● **WHAT THE TASK ASKS**
Repeat verbatim, and only, the lines of the data below, beginning at the line that contains "multi-input combinational |" and stopping after the line that contains "Power figures use".

● **EXERCISE MATERIALS**

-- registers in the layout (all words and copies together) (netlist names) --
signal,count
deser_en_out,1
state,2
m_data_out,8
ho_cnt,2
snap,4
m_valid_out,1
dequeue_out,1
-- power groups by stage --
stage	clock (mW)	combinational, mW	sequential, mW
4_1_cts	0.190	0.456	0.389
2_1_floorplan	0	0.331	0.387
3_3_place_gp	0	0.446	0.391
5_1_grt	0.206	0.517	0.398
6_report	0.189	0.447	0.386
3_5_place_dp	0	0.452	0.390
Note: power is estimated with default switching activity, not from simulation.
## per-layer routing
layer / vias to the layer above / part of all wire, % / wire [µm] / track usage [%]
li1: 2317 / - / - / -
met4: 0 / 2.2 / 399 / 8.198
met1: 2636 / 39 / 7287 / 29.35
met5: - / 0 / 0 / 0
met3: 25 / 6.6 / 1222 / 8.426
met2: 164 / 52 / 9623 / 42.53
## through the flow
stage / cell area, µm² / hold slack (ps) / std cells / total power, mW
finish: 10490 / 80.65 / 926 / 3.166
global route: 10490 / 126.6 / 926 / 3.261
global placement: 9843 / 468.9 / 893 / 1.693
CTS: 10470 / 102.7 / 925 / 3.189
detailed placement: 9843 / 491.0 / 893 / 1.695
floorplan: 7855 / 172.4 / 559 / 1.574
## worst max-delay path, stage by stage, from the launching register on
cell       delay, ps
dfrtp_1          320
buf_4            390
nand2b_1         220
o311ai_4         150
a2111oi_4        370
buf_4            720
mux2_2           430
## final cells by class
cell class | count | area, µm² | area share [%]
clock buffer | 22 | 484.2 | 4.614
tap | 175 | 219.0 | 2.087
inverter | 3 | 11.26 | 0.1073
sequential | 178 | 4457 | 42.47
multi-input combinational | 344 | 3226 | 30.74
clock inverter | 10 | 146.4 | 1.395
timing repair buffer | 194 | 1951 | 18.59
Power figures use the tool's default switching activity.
...
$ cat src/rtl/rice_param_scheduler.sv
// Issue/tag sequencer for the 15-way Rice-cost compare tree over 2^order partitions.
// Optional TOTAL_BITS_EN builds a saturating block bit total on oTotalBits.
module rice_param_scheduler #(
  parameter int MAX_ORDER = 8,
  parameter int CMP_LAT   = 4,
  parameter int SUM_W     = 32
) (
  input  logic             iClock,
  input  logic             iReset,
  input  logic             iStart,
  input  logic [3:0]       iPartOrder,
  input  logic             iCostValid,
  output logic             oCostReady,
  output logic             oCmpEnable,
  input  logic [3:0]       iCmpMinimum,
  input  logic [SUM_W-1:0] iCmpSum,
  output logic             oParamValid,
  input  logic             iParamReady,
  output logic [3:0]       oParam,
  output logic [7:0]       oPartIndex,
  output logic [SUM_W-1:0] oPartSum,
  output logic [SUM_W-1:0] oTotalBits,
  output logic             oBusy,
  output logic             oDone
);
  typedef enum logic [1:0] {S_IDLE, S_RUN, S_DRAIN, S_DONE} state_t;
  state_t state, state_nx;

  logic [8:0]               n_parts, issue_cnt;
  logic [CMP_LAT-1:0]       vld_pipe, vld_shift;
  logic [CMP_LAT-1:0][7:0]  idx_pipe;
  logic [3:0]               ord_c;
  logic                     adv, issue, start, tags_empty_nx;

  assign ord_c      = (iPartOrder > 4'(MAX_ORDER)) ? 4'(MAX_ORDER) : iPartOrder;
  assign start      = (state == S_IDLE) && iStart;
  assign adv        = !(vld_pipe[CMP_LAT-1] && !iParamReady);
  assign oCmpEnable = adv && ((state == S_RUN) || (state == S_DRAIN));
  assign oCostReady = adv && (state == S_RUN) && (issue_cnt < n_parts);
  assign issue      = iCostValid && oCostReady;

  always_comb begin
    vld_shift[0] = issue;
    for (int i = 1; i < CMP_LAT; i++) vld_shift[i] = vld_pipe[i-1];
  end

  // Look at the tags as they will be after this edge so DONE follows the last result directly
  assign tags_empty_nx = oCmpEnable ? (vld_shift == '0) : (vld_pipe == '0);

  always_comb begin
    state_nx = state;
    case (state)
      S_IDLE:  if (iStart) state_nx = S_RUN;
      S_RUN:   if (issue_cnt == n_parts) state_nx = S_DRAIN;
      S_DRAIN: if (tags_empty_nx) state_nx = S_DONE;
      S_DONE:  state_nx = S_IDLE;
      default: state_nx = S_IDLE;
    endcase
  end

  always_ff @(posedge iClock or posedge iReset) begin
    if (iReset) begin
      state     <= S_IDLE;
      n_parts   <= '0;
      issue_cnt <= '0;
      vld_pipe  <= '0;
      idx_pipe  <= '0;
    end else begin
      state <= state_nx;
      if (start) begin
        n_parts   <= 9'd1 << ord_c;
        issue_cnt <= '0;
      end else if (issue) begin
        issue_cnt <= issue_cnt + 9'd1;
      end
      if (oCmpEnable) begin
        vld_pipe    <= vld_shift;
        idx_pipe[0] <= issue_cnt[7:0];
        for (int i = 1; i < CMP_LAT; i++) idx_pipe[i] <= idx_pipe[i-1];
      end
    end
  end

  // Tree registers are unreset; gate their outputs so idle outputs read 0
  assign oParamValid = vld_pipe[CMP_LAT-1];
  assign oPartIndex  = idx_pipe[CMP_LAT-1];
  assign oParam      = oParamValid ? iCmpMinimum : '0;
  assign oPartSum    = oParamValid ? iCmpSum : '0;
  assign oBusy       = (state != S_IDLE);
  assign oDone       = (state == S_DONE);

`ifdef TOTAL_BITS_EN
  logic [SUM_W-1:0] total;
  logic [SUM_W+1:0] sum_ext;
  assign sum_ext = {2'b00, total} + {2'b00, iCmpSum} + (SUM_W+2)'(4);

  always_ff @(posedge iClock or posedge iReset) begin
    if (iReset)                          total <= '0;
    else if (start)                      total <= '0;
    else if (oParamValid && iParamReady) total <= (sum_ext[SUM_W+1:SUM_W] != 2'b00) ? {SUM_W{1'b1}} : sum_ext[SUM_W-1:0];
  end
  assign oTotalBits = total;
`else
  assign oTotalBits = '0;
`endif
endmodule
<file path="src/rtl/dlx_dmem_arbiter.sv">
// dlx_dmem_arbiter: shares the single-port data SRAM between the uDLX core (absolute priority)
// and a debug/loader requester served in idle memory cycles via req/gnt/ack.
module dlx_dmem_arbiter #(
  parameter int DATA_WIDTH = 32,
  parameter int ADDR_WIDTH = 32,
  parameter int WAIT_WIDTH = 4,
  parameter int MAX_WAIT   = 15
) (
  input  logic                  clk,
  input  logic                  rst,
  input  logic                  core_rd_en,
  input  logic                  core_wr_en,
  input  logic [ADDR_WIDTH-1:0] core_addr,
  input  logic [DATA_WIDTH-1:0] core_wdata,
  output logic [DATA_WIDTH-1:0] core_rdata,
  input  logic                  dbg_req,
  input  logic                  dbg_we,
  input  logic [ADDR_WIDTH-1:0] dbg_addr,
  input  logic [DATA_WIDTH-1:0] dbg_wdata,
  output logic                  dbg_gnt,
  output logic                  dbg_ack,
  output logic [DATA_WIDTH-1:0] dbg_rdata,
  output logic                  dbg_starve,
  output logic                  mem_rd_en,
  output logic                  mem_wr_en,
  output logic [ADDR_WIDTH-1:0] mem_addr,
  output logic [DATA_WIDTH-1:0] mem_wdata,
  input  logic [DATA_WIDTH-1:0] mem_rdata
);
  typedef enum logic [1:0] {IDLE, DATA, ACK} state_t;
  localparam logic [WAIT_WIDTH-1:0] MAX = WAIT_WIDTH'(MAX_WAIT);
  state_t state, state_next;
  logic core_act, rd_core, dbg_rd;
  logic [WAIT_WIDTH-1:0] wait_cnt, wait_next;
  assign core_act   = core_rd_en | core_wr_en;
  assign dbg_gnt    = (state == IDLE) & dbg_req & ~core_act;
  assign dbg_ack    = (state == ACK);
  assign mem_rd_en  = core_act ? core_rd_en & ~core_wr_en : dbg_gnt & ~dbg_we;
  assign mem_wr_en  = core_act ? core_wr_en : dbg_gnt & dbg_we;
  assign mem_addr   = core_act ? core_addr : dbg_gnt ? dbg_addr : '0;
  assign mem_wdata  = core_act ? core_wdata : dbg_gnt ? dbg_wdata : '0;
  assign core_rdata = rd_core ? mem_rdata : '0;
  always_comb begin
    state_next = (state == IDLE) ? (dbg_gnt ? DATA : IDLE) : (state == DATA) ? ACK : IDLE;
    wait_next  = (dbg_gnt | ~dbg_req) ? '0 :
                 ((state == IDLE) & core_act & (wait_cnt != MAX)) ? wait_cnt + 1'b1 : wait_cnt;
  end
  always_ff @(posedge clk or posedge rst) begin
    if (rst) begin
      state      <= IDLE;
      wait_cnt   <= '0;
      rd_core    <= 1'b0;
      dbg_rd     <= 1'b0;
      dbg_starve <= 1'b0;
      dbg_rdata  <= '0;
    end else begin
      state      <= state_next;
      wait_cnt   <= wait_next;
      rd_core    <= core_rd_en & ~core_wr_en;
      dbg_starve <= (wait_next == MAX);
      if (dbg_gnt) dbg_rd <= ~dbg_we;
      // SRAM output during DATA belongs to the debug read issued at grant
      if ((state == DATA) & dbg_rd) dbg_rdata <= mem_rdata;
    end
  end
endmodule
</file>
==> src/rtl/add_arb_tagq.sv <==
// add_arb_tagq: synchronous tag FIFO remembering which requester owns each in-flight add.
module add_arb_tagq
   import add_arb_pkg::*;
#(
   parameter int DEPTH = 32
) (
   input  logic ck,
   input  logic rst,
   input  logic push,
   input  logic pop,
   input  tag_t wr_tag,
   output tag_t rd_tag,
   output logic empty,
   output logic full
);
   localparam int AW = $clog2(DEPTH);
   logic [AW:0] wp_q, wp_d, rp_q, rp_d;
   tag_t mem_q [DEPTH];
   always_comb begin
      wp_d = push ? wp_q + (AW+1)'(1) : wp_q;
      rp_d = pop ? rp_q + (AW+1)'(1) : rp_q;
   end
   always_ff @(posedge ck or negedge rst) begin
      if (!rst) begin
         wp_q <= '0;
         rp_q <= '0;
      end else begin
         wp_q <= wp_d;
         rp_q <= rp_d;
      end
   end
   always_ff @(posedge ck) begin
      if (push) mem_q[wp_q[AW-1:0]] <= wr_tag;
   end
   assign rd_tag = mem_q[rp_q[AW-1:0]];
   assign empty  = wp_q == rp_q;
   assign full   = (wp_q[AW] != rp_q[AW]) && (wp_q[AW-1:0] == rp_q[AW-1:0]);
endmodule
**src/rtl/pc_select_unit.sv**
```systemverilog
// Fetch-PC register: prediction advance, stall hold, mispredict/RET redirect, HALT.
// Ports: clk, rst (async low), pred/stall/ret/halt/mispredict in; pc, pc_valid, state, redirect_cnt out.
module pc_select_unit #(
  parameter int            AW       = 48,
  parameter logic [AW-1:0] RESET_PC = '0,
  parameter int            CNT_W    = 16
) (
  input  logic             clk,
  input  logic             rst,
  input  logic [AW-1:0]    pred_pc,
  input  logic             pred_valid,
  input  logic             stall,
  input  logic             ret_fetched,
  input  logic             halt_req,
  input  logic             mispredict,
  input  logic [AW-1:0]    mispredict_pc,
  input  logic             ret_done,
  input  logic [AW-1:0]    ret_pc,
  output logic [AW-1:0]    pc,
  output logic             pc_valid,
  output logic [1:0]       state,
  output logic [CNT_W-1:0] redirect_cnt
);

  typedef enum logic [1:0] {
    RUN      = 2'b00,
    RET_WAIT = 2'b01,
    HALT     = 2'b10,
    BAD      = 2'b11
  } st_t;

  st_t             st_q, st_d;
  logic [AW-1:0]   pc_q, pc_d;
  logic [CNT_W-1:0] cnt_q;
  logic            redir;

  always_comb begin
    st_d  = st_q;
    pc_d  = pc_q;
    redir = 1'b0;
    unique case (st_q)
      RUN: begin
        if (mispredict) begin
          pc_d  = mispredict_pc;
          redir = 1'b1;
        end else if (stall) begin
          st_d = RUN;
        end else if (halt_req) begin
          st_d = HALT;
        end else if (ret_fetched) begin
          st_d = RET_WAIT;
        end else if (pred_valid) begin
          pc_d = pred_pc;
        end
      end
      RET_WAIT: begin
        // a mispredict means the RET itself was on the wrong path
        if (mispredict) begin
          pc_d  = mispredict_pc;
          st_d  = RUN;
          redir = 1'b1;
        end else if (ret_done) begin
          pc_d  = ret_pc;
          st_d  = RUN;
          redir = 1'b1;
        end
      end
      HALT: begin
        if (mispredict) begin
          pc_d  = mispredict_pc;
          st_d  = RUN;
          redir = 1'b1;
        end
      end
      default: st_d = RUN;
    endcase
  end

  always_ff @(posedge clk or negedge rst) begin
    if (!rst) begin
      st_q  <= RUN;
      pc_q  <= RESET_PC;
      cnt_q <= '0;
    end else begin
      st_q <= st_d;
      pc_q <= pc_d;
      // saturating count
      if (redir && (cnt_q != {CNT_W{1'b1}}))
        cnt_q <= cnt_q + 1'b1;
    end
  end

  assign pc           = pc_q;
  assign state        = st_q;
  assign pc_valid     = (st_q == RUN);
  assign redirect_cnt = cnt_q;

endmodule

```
...
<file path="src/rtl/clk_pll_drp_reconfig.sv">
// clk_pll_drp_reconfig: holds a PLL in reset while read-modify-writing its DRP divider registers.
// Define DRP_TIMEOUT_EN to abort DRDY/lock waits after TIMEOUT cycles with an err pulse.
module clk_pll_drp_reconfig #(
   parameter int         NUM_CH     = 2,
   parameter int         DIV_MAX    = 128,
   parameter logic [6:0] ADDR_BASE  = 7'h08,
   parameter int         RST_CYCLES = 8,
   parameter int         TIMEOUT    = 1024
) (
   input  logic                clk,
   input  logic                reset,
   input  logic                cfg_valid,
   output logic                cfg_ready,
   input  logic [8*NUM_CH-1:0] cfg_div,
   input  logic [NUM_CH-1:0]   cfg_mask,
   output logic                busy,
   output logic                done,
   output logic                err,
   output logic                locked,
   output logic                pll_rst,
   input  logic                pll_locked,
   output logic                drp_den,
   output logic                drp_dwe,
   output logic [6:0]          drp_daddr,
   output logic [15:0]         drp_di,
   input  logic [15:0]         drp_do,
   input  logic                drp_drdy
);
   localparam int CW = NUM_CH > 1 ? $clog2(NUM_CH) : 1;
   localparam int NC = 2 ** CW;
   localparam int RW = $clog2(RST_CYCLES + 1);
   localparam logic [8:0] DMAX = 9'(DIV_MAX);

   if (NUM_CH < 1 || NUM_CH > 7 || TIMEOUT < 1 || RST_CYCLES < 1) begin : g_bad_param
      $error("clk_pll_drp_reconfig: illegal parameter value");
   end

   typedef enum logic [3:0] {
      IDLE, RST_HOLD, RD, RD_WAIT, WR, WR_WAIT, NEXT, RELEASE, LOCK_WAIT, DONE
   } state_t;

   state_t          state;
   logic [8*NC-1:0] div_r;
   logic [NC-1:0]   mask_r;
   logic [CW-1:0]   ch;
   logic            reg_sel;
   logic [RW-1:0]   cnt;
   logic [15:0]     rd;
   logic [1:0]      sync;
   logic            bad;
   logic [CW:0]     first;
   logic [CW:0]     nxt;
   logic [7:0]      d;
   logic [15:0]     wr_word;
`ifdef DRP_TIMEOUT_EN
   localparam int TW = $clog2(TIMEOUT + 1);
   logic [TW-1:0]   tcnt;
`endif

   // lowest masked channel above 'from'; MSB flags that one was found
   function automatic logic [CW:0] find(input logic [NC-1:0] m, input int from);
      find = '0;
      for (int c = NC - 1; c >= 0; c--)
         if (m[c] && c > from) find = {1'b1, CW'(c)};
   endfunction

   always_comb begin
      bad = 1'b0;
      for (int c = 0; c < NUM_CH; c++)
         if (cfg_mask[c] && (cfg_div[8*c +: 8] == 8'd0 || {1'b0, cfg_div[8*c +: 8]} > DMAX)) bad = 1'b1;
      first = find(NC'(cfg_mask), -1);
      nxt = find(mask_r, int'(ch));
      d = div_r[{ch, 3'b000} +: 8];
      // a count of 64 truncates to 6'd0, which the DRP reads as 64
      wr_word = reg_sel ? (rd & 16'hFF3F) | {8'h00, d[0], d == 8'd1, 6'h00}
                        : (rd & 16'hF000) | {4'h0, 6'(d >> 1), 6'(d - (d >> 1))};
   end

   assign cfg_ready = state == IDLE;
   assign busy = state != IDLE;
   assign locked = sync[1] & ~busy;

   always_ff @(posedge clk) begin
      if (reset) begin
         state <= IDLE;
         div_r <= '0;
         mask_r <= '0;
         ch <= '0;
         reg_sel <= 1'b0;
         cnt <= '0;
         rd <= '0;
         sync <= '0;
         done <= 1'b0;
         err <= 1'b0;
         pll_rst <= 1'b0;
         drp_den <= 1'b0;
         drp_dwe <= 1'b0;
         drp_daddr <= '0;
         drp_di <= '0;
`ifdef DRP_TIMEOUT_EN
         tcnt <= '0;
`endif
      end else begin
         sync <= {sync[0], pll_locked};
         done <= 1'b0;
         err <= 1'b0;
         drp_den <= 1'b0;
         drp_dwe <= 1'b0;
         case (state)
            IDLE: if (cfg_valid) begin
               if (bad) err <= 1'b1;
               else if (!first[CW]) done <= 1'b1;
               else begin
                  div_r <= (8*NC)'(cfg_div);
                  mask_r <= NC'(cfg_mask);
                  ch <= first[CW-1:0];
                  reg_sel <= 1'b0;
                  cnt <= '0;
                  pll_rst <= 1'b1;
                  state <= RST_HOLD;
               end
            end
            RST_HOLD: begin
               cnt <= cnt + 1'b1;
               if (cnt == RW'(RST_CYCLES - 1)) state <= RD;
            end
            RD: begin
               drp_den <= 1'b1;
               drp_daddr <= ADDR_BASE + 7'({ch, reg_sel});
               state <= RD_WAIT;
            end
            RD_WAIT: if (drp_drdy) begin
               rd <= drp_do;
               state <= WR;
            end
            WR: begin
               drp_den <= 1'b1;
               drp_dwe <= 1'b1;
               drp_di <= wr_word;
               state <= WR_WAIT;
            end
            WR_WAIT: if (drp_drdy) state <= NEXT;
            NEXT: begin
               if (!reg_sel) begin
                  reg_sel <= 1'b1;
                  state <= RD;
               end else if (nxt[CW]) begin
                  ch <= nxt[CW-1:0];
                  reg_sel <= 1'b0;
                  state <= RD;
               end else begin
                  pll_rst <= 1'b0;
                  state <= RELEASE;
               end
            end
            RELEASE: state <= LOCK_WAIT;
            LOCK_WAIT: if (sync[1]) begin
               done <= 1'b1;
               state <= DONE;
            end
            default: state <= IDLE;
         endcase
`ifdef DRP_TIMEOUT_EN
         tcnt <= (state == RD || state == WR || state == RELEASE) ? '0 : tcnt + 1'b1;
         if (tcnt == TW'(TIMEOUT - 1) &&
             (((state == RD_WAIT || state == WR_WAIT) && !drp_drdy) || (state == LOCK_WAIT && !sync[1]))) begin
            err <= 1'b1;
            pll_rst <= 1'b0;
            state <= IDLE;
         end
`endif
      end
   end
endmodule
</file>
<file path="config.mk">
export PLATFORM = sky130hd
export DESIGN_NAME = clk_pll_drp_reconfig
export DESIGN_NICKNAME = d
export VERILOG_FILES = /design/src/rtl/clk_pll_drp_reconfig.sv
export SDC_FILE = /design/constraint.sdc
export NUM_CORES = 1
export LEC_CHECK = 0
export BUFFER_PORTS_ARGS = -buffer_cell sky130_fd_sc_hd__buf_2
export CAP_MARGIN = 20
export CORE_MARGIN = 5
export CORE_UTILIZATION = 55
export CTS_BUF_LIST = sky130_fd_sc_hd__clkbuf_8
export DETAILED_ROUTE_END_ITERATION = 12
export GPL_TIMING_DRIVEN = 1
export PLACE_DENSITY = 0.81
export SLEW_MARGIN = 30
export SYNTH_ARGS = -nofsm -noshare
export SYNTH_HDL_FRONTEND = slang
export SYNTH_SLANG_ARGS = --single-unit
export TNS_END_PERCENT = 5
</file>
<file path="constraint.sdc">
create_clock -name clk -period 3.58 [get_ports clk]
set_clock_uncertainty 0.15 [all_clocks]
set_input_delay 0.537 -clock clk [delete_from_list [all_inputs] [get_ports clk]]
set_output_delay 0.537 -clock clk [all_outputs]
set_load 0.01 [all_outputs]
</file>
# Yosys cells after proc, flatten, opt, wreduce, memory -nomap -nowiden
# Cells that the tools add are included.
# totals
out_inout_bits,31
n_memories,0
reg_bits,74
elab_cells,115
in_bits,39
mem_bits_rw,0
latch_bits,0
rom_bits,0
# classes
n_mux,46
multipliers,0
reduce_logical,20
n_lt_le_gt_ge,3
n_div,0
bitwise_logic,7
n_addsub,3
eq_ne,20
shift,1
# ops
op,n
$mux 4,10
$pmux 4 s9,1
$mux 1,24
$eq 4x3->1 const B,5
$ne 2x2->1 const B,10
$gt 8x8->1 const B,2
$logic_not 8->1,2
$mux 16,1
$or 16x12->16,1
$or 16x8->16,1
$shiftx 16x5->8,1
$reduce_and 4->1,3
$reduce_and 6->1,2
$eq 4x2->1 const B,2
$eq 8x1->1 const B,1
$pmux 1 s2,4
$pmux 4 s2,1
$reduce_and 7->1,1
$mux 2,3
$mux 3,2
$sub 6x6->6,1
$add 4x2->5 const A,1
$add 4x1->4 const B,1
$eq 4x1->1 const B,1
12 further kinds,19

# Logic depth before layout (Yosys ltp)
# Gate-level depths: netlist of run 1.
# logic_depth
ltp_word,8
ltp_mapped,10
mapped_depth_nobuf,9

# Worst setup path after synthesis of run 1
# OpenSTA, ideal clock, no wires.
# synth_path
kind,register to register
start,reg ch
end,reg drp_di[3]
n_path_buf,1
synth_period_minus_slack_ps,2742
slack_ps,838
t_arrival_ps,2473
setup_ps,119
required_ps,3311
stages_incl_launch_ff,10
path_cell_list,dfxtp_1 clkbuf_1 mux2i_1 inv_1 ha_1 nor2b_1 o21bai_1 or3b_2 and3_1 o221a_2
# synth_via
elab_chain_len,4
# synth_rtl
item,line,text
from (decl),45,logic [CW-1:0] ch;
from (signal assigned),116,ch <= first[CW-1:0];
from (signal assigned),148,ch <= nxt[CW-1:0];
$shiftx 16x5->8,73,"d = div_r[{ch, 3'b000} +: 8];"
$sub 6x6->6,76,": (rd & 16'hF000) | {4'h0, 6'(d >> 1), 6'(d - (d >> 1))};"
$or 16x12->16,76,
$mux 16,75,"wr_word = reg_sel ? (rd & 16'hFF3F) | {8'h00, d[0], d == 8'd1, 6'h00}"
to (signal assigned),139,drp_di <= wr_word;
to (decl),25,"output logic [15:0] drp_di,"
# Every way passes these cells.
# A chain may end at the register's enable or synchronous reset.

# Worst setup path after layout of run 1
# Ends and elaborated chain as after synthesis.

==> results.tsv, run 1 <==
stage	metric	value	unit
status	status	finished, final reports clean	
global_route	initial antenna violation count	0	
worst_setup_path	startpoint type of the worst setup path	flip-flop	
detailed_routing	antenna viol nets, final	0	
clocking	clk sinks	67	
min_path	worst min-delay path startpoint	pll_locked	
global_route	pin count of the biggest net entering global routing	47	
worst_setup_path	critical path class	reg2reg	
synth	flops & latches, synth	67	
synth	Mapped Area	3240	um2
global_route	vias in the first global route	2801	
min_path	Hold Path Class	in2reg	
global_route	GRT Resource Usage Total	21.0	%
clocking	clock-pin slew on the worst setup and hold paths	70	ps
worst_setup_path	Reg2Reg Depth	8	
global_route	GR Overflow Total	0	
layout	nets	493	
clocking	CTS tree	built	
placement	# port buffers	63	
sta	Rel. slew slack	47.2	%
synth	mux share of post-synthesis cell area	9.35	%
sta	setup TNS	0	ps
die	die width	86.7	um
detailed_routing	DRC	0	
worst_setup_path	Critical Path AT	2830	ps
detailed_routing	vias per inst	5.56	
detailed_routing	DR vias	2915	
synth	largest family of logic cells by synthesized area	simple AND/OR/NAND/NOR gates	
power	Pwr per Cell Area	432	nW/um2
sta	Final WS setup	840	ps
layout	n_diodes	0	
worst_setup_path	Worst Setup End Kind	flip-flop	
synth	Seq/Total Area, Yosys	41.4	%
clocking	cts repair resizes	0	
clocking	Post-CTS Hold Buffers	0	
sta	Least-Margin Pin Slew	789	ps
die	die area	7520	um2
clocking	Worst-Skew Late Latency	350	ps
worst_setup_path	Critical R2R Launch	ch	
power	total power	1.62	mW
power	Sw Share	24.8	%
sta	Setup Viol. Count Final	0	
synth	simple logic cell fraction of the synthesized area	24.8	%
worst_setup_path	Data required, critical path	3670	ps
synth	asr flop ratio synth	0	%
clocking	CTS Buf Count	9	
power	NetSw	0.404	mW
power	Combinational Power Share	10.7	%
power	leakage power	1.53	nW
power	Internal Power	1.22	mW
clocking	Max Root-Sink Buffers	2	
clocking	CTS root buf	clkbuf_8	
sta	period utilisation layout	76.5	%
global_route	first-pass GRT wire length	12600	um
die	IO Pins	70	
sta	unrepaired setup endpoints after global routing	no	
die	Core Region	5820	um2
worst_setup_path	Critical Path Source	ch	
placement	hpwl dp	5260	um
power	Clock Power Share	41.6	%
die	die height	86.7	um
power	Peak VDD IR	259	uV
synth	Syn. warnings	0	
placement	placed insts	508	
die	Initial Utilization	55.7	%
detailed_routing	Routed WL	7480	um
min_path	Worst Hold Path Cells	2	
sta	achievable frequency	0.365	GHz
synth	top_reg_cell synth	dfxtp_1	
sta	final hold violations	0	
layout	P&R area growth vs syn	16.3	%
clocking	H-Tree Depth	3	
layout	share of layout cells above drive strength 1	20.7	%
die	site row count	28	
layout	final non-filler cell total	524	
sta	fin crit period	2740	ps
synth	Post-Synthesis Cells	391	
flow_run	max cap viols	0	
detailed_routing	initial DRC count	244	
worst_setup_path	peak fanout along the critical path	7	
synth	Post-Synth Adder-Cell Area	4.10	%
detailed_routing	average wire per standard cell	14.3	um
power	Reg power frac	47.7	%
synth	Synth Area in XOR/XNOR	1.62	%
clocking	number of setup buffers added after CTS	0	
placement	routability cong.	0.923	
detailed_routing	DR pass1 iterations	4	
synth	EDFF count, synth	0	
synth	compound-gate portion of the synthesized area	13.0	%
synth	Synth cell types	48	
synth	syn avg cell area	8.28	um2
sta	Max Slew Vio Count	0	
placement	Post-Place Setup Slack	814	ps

● **SOLUTION FOR THIS EXERCISE**
multi-input combinational | 344 | 3226 | 30.74
clock inverter | 10 | 146.4 | 1.395
timing repair buffer | 194 | 1951 | 18.59
Power figures use the tool's default switching activity.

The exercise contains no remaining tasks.